How can you develop all these without frying yourself in the process?
In a previous post I discussed general adaptation syndrome and the concept of supercompensation. Timing your next training session to hit this supercompensated phase will prevent overtraining and boost performance (fig. a). Conversely, failing to allow enough recovery is a recipe for overtraining and poor performance (fig. b), while leaving too long between sessions and you’re just spinning your wheels (fig. c).
Timing training for a) performance improvement, b) performance degradation or overtraining, c) no overall performance change
Overtraining can be avoided by coordinating all training sessions and understanding how each impacts each other and your recovery. But… this is easier said than done.
Depending on the intensity and volume of your training, you can fatigue up to three different systems – metabolic, neuromuscular and structural – and each system’s rate of recovery is different.

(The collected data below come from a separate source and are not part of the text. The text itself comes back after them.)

This is an optimization exercise on Yosys and OpenROAD, whose aim is small area and a short achievable clock period, not a production implementation. In this exercise RTL edits were held to simulation tests only and were not proved equivalent to the original.

Design fp16MAC, start of the top module:
module fp16MAC(a, b, acc, CLK, RESETn);
	input [15:0] a, b;
	input CLK, RESETn;
	output reg [15:0] acc;
	wire        pre_s;
	wire [4:0]  pre_e;
	wire [1:0]  pre_c;
	fm_mul_pre u_pre(.a(a), .b(b), .s(pre_s), .e(pre_e), .c(pre_c));
	reg        in_s;
	reg [1:0]  in_c;
	reg [4:0]  in_e;
	reg [9:0]  in_ma, in_mb;
	wire [12:0] mul_m;
	wire        mul_st;
	fm_mul_prod u_prod(.ma(in_ma), .mb(in_mb), .m(mul_m), .st(mul_st));
	reg        md_s;
	reg [1:0]  md_c;
	reg [4:0]  md_e;
	reg [12:0] md_m;
	reg        md_st;
	wire [15:0] prod_w;
	fm_mul_round u_rnd(.s(md_s), .e(md_e), .c(md_c), .m(md_m), .st(md_st), .p(prod_w));
	reg [15:0] prod;
	wire [15:0] sum_w;
	fm_add u_add(.A(acc), .B(prod), .Y(sum_w));
	always @(posedge CLK, negedge RESETn) begin
		if (!RESETn) begin
			in_s <= 1'b0;
			in_c <= 2'd0;
			md_s <= 1'b0;
			md_c <= 2'd0;
			prod <= 16'd0;
			acc  <= 16'd0;
		end else begin
			in_s <= pre_s;
			in_c <= pre_c;
			md_s <= in_s;
			md_c <= in_c;
			prod <= prod_w;
			acc  <= sum_w;
		end
	end
  ...
For scale: ~2100 cells after synthesis.
==> flow/config.mk <==
export PLATFORM = sky130hd
export DESIGN_NAME = fp16MAC
export DESIGN_NICKNAME = fp16MAC
export VERILOG_FILES = /design/flow/design.v
export SDC_FILE = /design/flow/constraint.sdc
export NUM_CORES = 4
export LEC_CHECK = 0
export ABC_AREA = 1
export CAP_MARGIN = 20
export CORE_MARGIN = 2
export CORE_UTILIZATION = 55
export SLEW_MARGIN = 20
==> flow/constraint.sdc <==
create_clock -name core_clock -period 15.5 [get_ports {CLK}]
set_input_delay 3.1000 -clock core_clock [delete_from_list [all_inputs] [get_ports {CLK}]]
set_output_delay 3.1000 -clock core_clock [all_outputs]
set_load 0.01 [all_outputs]
standard.sh (not shown) runs the stock make flow with config.mk's settings and CLKGATE_MAP_FILE= SYNTH_SCRIPT=/design/flow/synth_recipe.tcl, a recipe that flattens the netlist after the stock synthesis.
==> flow/flow/run.sh <==
#!/bin/bash
# Own flow: the standard layout (standard.sh: the same ORFS scripts and
# settings), except that the full/half adder cells are on the don't-use list.
# Yosys's extract_fa otherwise turns the arithmetic into chains of slow
# fa/ha cells with inverters around them; without them ABC maps the same
# logic into ordinary gates.  Registers, floorplan, power grid, placement,
# clock tree and routing are the standard flow's.
set -euo pipefail
cp config.mk own_config.mk
cat >> own_config.mk <<'EOC'
export DONT_USE_CELLS += sky130_fd_sc_hd__fa_1 sky130_fd_sc_hd__fa_2 sky130_fd_sc_hd__fa_4 sky130_fd_sc_hd__ha_1 sky130_fd_sc_hd__ha_2 sky130_fd_sc_hd__ha_4
export SETUP_SLACK_MARGIN = 11.5
EOC
sed -E "s#DESIGN_CONFIG=[^ ]+#DESIGN_CONFIG=$PWD/own_config.mk#" standard.sh > own_standard.sh
grep -q "DESIGN_CONFIG=$PWD/own_config.mk" own_standard.sh
bash own_standard.sh > standard.log 2>&1
The starting point went through all stages and came out clean.
Source: an optimization exercise on an open RTL-to-GDS flow (aim: small area and a short achievable clock period). Production flows keep margins and buffers that such runs may drop. RTL that was checked went through simulation tests only; none was proved equivalent to the original. Power figures rest on the tool's default switching activity, not on a simulated workload.

Setup of job 103:
## ex_datapath
module ex_datapath(
    input  wire        CLK,
    input  wire [31:0] A,
    input  wire [31:0] Rm,
    input  wire [11:0] I,
    input  wire [1:0]  AM,
    input  wire        CIN,
    input  wire [3:0]  Op,
    output reg  [31:0] Out,
    output wire        Z,
    output wire        N,
    output reg         C,
    output reg         V
);
clock: 9.0 ns
lec_check: 0
cap_margin: 20
core_margin: 2
core_utilization: 40
cts_buf_list: sky130_fd_sc_hd__clkbuf_4 sky130_fd_sc_hd__clkbuf_8
slew_margin: 20
tns_end_percent: 5
standard.sh (not shown) runs the stock make flow with config.mk's settings and CLKGATE_MAP_FILE= SYNTH_SCRIPT=/design/flow/synth_recipe.tcl, a recipe that flattens the netlist after the stock synthesis.
==> flow/flow/run.sh <==
#!/bin/bash
set -euo pipefail
MARGIN=5.6
export BUFFER_PORTS_ARGS="-buffer_cell sky130_fd_sc_hd__buf_1"
sed "s|\"\${@:-finish}\"|SETUP_SLACK_MARGIN=${MARGIN} \"\${@:-finish}\"|" standard.sh > standard_margin.sh
grep -q "SETUP_SLACK_MARGIN=${MARGIN}" standard_margin.sh
bash standard_margin.sh > flow_make.log 2>&1
Job 103 finished every step from synthesis to the final layout, and the layout passed the timing, DRC and antenna checks.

- Metabolic system recovery (removal of waste products from muscles and blood) from low-volume aerobic/lactic work can be complete in just a couple of hours, although higher intensity, higher volume activity can totally deplete muscle glycogen (stored carbohydrate) which can take up to 24-hours to re-stock by consuming more carbohydrate.

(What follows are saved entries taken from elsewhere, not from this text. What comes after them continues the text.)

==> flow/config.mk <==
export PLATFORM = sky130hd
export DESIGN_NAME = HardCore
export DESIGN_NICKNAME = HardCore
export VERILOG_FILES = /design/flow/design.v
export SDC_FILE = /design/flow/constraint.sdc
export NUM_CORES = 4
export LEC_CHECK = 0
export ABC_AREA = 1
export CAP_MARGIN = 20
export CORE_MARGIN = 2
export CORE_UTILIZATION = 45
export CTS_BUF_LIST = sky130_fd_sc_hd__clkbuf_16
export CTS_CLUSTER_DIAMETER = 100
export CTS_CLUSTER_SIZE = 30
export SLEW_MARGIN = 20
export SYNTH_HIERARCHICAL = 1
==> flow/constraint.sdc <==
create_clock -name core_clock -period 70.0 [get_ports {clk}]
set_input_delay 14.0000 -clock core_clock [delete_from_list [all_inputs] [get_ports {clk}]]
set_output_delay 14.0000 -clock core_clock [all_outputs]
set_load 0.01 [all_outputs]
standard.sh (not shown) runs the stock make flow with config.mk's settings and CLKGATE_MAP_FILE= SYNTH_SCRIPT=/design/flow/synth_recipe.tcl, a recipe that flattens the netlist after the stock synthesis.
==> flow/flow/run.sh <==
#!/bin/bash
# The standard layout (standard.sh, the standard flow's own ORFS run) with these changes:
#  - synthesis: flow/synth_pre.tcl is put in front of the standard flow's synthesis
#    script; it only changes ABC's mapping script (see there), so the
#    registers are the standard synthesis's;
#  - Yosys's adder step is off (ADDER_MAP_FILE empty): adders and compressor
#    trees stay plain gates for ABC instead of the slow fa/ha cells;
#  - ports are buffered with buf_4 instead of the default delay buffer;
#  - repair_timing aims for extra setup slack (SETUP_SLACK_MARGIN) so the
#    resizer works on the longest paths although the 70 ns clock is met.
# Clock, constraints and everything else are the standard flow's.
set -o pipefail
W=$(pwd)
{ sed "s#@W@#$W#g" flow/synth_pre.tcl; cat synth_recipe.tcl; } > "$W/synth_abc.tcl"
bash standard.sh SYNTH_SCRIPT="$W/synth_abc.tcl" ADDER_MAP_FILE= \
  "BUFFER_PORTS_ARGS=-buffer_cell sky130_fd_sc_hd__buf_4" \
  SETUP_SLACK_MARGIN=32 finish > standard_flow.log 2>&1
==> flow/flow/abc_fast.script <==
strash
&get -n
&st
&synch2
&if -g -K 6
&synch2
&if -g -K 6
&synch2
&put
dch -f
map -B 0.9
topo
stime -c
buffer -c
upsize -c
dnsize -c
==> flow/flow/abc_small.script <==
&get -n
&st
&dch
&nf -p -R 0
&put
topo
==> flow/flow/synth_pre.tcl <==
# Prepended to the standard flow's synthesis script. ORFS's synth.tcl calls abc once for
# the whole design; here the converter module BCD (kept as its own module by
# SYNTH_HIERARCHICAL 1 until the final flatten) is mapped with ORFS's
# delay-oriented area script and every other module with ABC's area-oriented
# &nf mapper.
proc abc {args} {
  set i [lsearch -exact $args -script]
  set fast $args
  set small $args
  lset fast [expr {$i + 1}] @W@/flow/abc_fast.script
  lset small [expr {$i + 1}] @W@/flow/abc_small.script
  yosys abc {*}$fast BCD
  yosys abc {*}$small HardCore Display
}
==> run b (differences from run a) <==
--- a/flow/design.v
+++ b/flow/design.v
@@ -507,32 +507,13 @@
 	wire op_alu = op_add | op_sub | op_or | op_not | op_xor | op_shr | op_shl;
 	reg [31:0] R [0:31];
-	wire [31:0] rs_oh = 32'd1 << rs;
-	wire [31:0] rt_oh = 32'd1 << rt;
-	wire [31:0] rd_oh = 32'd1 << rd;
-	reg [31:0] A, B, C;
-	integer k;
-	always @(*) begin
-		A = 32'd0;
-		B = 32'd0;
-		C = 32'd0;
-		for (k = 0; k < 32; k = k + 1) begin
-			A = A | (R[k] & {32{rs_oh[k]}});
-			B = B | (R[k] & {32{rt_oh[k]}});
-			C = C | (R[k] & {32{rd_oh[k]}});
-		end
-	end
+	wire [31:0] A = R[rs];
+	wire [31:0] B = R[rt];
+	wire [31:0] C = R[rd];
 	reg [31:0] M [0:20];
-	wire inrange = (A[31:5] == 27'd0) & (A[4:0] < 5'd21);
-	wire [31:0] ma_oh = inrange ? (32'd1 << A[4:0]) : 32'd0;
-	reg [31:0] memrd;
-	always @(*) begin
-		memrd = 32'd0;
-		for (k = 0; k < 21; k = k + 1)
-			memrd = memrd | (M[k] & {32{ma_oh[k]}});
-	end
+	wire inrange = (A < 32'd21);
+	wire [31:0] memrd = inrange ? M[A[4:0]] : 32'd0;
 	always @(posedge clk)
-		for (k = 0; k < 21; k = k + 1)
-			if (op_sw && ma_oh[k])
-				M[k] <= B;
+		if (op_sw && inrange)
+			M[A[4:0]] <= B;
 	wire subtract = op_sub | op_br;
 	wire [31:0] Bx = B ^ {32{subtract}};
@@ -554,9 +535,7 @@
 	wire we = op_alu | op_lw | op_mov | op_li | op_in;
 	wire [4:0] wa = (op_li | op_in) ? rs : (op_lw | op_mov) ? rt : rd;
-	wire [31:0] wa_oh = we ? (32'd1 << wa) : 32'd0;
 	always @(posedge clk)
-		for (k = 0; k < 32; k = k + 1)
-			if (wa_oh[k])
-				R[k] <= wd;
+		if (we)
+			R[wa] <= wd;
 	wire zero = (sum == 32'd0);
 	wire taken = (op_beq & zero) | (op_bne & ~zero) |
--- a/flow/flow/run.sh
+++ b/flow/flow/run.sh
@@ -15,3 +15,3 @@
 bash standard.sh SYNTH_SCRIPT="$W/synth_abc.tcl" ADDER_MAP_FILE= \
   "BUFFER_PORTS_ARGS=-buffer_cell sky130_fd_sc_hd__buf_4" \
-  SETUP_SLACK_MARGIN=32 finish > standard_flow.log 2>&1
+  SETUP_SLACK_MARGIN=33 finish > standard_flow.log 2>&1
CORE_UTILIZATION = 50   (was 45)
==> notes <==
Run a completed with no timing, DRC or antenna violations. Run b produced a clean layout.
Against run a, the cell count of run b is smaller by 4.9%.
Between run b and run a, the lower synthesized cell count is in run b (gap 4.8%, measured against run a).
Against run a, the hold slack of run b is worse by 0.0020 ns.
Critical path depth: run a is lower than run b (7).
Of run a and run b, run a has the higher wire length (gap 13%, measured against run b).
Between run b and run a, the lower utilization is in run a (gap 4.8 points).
This is an optimization exercise on Yosys and OpenROAD, whose aim is small area, not a production implementation. Function was checked by simulation only, so behaviour that the tests miss may differ from the original. No activity file was given, so power comes from the tool's default toggle rates.

==> flow/design.v <==
module rc_add #(parameter W = 8) (a, b, ci, s, co);
	input [W-1:0] a, b;
	input ci;
	output [W-1:0] s;
	output co;
	wire [W:0] c;
	assign c[0] = ci;
	genvar i;
	generate for (i = 0; i < W; i = i + 1) begin : bit_
	  assign s[i] = a[i] ^ b[i] ^ c[i];
	  assign c[i+1] = (a[i] & b[i]) | (c[i] & (a[i] ^ b[i]));
	end endgenerate
	assign co = c[W];
endmodule
module rc_inc #(parameter W = 4) (a, ci, s);
	input [W-1:0] a;
	input ci;
	output [W-1:0] s;
	wire [W:0] c;
	assign c[0] = ci;
	genvar i;
	generate for (i = 0; i < W; i = i + 1) begin : bit_
	  assign s[i] = a[i] ^ c[i];
	  assign c[i+1] = a[i] & c[i];
	end endgenerate
endmodule
module rc_dec #(parameter W = 4) (a, s);
	input [W-1:0] a;
	output [W-1:0] s;
	wire [W:0] b;
	assign b[0] = 1'b1;
	genvar i;
	generate for (i = 0; i < W; i = i + 1) begin : bit_
	  assign s[i] = a[i] ^ b[i];
	  assign b[i+1] = ~a[i] & b[i];
	end endgenerate
endmodule
module rc_lt #(parameter W = 8) (a, b, lt);
	input [W-1:0] a, b;
	output lt;
	wire [W:0] l;
	assign l[0] = 1'b0;
	genvar i;
	generate for (i = 0; i < W; i = i + 1) begin : bit_
	  assign l[i+1] = (~a[i] & b[i]) | (~(a[i] ^ b[i]) & l[i]);
	end endgenerate
	assign lt = l[W];
endmodule
module Seven_segment_symbol(Input_to_segment, output_from_segment, Encrypt_on);
   input [3:0] Input_to_segment;
   input Encrypt_on;
   output [6:0] output_from_segment;
   localparam [223:0] SEG_TABLE = 224'b11111111111111111111111111111111111111111100000101000000011101000101011000101110010001101110110110000100101010100001110000011001000011000110000001100010000010000000000011110000000010001001000110010110000010010010011111000000;
   assign output_from_segment = SEG_TABLE[{Encrypt_on, Input_to_segment}*7 +: 7];
endmodule
module seg_p9_e16(Input_to_segment, output_from_segment, Encrypt_on);
   input [3:0] Input_to_segment;
   input Encrypt_on;
   output [6:0] output_from_segment;
   localparam [223:0] SEG_TABLE = 224'b11111111111111111111111111111111111111111100000101000000011101000101011000101110010001101110110110000100101010101111000000001000100000011001011000001001000010000000000011110000000010001001000110010110000010010010011111000000;
   assign output_from_segment = SEG_TABLE[{Encrypt_on, Input_to_segment}*7 +: 7];
endmodule
module seg_p16_e9(Input_to_segment, output_from_segment, Encrypt_on);
   input [3:0] Input_to_segment;
   input Encrypt_on;
   output [6:0] output_from_segment;
   localparam [223:0] SEG_TABLE = 224'b00110101010100100011010001000010110101010000000101000000011101000101011000101110010001101110110110000100101010100001110000011001000011000110000001100010000010000000000011110000000010001001000110010110000010010010011111000000;
   assign output_from_segment = SEG_TABLE[{Encrypt_on, Input_to_segment}*7 +: 7];
endmodule
module seg_p9_b(Input_to_segment, output_from_segment, Encrypt_on);
   input [3:0] Input_to_segment;
   input Encrypt_on;
   output [6:0] output_from_segment;
   localparam [223:0] SEG_TABLE = 224'b11111111111111111111111111111111111111111111111111111111111111111111111111111111111111111111111111111111111111111111000000001000100000011001011000001001000010000000000011110000000010001001000110010110000010010010011111000000;
   assign output_from_segment = SEG_TABLE[{Encrypt_on, Input_to_segment}*7 +: 7];
endmodule
module seg_p16_b(Input_to_segment, output_from_segment, Encrypt_on);
   input [3:0] Input_to_segment;
   input Encrypt_on;
   output [6:0] output_from_segment;
   localparam [223:0] SEG_TABLE = 224'b11111111111111111111111111111111111111111111111111111111111111111111111111111111111111111111111111111111111111110001110000011001000011000110000001100010000010000000000011110000000010001001000110010110000010010010011111000000;
   assign output_from_segment = SEG_TABLE[{Encrypt_on, Input_to_segment}*7 +: 7];
endmodule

- Restoration of the neuro-muscular system (central nervous system) takes between 12 – 36 hours depending on the training session intensity.
- Structural system damage from hypertrophy (muscle growth) and eccentric muscle contraction (lengthening) can take between 1 – 3 days. This damage is characterised by DOMS (delayed onset muscle soreness) which results in muscle tenderness peaking 2-days after unaccustomed intensity and duration of exercise.
Recovery rates of the three independent recovery systems
The recovery time for each of these systems will depend on the training intensity and individual capability, along with nutrition and rest quality. Although the fatigue effect of consecutive training sessions taxing the same recovery system is superimposed (stepping recovery back, see fig. c above), sessions loading a different recovery system can be hit while simultaneously allowing others to recover.
This is where some clever planning can allow you to work hard on consecutive days and improve performance without overtraining.
If your first day of training focuses on heavy strength and power development, such as resistance exercise, plyometrics, Olympic lifting or Muay Thai technique worked explosively with large rest intervals, there will be a mild metabolic demand and little structural system fatigue.
Then the following day can heavily load you metabolic system with padwork and sparring while simultaneously allowing neuromuscular recovery from the previous days training. By understanding how training effects recovery on three independent levels you can massively improve your training progress.